Exhibit 10.11

BARNES & NOBLE, INC.

122 Fifth Avenue

New York, New York 10011

  As of February 18, 2002

Mr. Mitchell S. Klipper
3 Clearmeadow Lane
Woodbury, New York 11797

Dear Mr. Klipper:

         This letter agreement is intended to set forth our mutual understanding
regarding your employment as Chief Operating Officer of Barnes & Noble, Inc.
(the “Company”). Accordingly, we are pleased to agree as follows:

         1.   Employment; Duties.   You agree to be Chief Operating Officer of
the Company for the term of this Agreement. In this capacity you shall perform
such duties and have such responsibilities as are typically associated with the
office of Chief Operating Officer, including such duties and responsibilities as
are prescribed by the Board of Directors of the Company (the “Board”) consistent
with the office of Chief Operating Officer. While you are the Company’s
employee, you agree to devote your full business time and attention to the
performance of your duties and responsibilities hereunder.

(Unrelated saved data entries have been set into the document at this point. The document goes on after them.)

<file path="src/rtl/pipe_stage_skid_pkg.sv">
// pipe_stage_skid_pkg: shared state encoding and control-bit indices for the skid stage
//   No ports; imported by pipe_entry_reg and pipe_stage_skid.
package pipe_stage_skid_pkg;

    typedef enum logic [1:0] {
        EMPTY = 2'd0,
        ONE   = 2'd1,
        TWO   = 2'd2
    } state_e;

    localparam int CTRL_REGWRITE = 0;
    localparam int CTRL_MEMTOREG = 1;

endpackage

</file>
<file path="src/rtl/pipe_entry_reg.sv">
// pipe_entry_reg: one payload register (ctrl/data/pc/rd) with load enable and synchronous clear
//   clk_i         rising-edge clock
//   clr_i         synchronous clear to zero, overrides load
//   ld_i          load the *_i payload
//   *_i / *_o     payload in / registered payload out
module pipe_entry_reg
    import pipe_stage_skid_pkg::*;
#(
    parameter int DATA_W = 32,
    parameter int PC_W   = 32,
    parameter int RD_W   = 5,
    parameter int CTRL_W = 2
) (
    input  logic              clk_i,
    input  logic              clr_i,
    input  logic              ld_i,
    input  logic [CTRL_W-1:0] ctrl_i,
    input  logic [DATA_W-1:0] data_i,
    input  logic [PC_W-1:0]   pc_i,
    input  logic [RD_W-1:0]   rd_i,
    output logic [CTRL_W-1:0] ctrl_o,
    output logic [DATA_W-1:0] data_o,
    output logic [PC_W-1:0]   pc_o,
    output logic [RD_W-1:0]   rd_o
);

    always_ff @(posedge clk_i) begin
        if (clr_i) begin
            ctrl_o <= '0;
            data_o <= '0;
            pc_o   <= '0;
            rd_o   <= '0;
        end else if (ld_i) begin
            ctrl_o <= ctrl_i;
            data_o <= data_i;
            pc_o   <= pc_i;
            rd_o   <= rd_i;
        end
    end

endmodule

</file>
<file path="src/rtl/pipe_stage_skid.sv">
// pipe_stage_skid: valid/ready pipeline stage register with a one-entry skid buffer
//   clk, reset            clock and synchronous active-high reset
//   flush                 drops all held entries and any same-cycle input
//   in_valid/in_ready     upstream handshake; in_ctrl/in_data/in_pc/in_rd payload
//   out_valid/out_ready   downstream handshake; out_ctrl/out_data/out_pc/out_rd payload
//   fwd_we/fwd_rd         write-enable and destination of the held entry for forwarding
module pipe_stage_skid
    import pipe_stage_skid_pkg::*;
#(
    parameter int DATA_W = 32,
    parameter int PC_W   = 32,
    parameter int RD_W   = 5,
    parameter int CTRL_W = 2
) (
    input  logic              clk,
    input  logic              reset,
    input  logic              flush,
    input  logic              in_valid,
    output logic              in_ready,
    input  logic [CTRL_W-1:0] in_ctrl,
    input  logic [DATA_W-1:0] in_data,
    input  logic [PC_W-1:0]   in_pc,
    input  logic [RD_W-1:0]   in_rd,
    output logic              out_valid,
    input  logic              out_ready,
    output logic [CTRL_W-1:0] out_ctrl,
    output logic [DATA_W-1:0] out_data,
    output logic [PC_W-1:0]   out_pc,
    output logic [RD_W-1:0]   out_rd,
    output logic              fwd_we,
    output logic [RD_W-1:0]   fwd_rd
);

    state_e state_q, state_d;
    logic in_fire, out_fire, main_ld, skid_ld;
    logic [CTRL_W-1:0] main_ctrl_q, skid_ctrl_q, main_ctrl_d;
    logic [DATA_W-1:0] skid_data_q, main_data_d;
    logic [PC_W-1:0]   skid_pc_q, main_pc_d;
    logic [RD_W-1:0]   skid_rd_q, main_rd_d;

    assign in_fire  = in_valid & in_ready;
    assign out_fire = out_valid & out_ready;

    always_ff @(posedge clk) begin
        if (reset) state_q <= EMPTY;
        else       state_q <= state_d;
    end

    always_comb begin
        state_d = state_q;
        if (flush)
            state_d = EMPTY;
        else if (state_q == EMPTY)
            state_d = in_fire ? ONE : EMPTY;
        else if (state_q == ONE)
            state_d = (in_fire & ~out_fire) ? TWO : (~in_fire & out_fire) ? EMPTY : ONE;
        else
            state_d = out_fire ? ONE : TWO;
    end

    // in_ready depends only on registered state, so no out_ready-to-in_ready path exists.
    always_comb begin
        in_ready  = (state_q != TWO);
        out_valid = (state_q != EMPTY);
        out_ctrl  = out_valid ? main_ctrl_q : '0;
        fwd_we    = out_valid & main_ctrl_q[CTRL_REGWRITE];
    end

    // Main refills from the skid when draining TWO, otherwise from the input.
    always_comb begin
        main_ld     = ~flush & ((state_q == EMPTY & in_fire) |
                                (state_q == ONE & in_fire & out_fire) |
                                (state_q == TWO & out_fire));
        skid_ld     = ~flush & (state_q == ONE) & in_fire & ~out_fire;
        main_ctrl_d = (state_q == TWO) ? skid_ctrl_q : in_ctrl;
        main_data_d = (state_q == TWO) ? skid_data_q : in_data;
        main_pc_d   = (state_q == TWO) ? skid_pc_q   : in_pc;
        main_rd_d   = (state_q == TWO) ? skid_rd_q   : in_rd;
    end

    pipe_entry_reg #(
        .DATA_W(DATA_W), .PC_W(PC_W), .RD_W(RD_W), .CTRL_W(CTRL_W)
    ) u_main (
        .clk_i (clk),
        .clr_i (reset),
        .ld_i  (main_ld),
        .ctrl_i(main_ctrl_d),
        .data_i(main_data_d),
        .pc_i  (main_pc_d),
        .rd_i  (main_rd_d),
        .ctrl_o(main_ctrl_q),
        .data_o(out_data),
        .pc_o  (out_pc),
        .rd_o  (out_rd)
    );

    pipe_entry_reg #(
        .DATA_W(DATA_W), .PC_W(PC_W), .RD_W(RD_W), .CTRL_W(CTRL_W)
    ) u_skid (
        .clk_i (clk),
        .clr_i (reset),
        .ld_i  (skid_ld),
        .ctrl_i(in_ctrl),
        .data_i(in_data),
        .pc_i  (in_pc),
        .rd_i  (in_rd),
        .ctrl_o(skid_ctrl_q),
        .data_o(skid_data_q),
        .pc_o  (skid_pc_q),
        .rd_o  (skid_rd_q)
    );

    assign fwd_rd = out_rd;

endmodule

</file>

         2.   Term.   (a)   Unless terminated earlier in accordance with the
provisions set forth below, the term of this Agreement will be for a period
beginning on the date hereof and ending on the third anniversary of the date
hereof. At the expiration (but not earlier termination) of the term (including
any renewal term), the term of this Agreement shall automatically renew for an
additional period of one year, unless either party has given the other party
written notice of non-renewal at least one year prior to such renewal.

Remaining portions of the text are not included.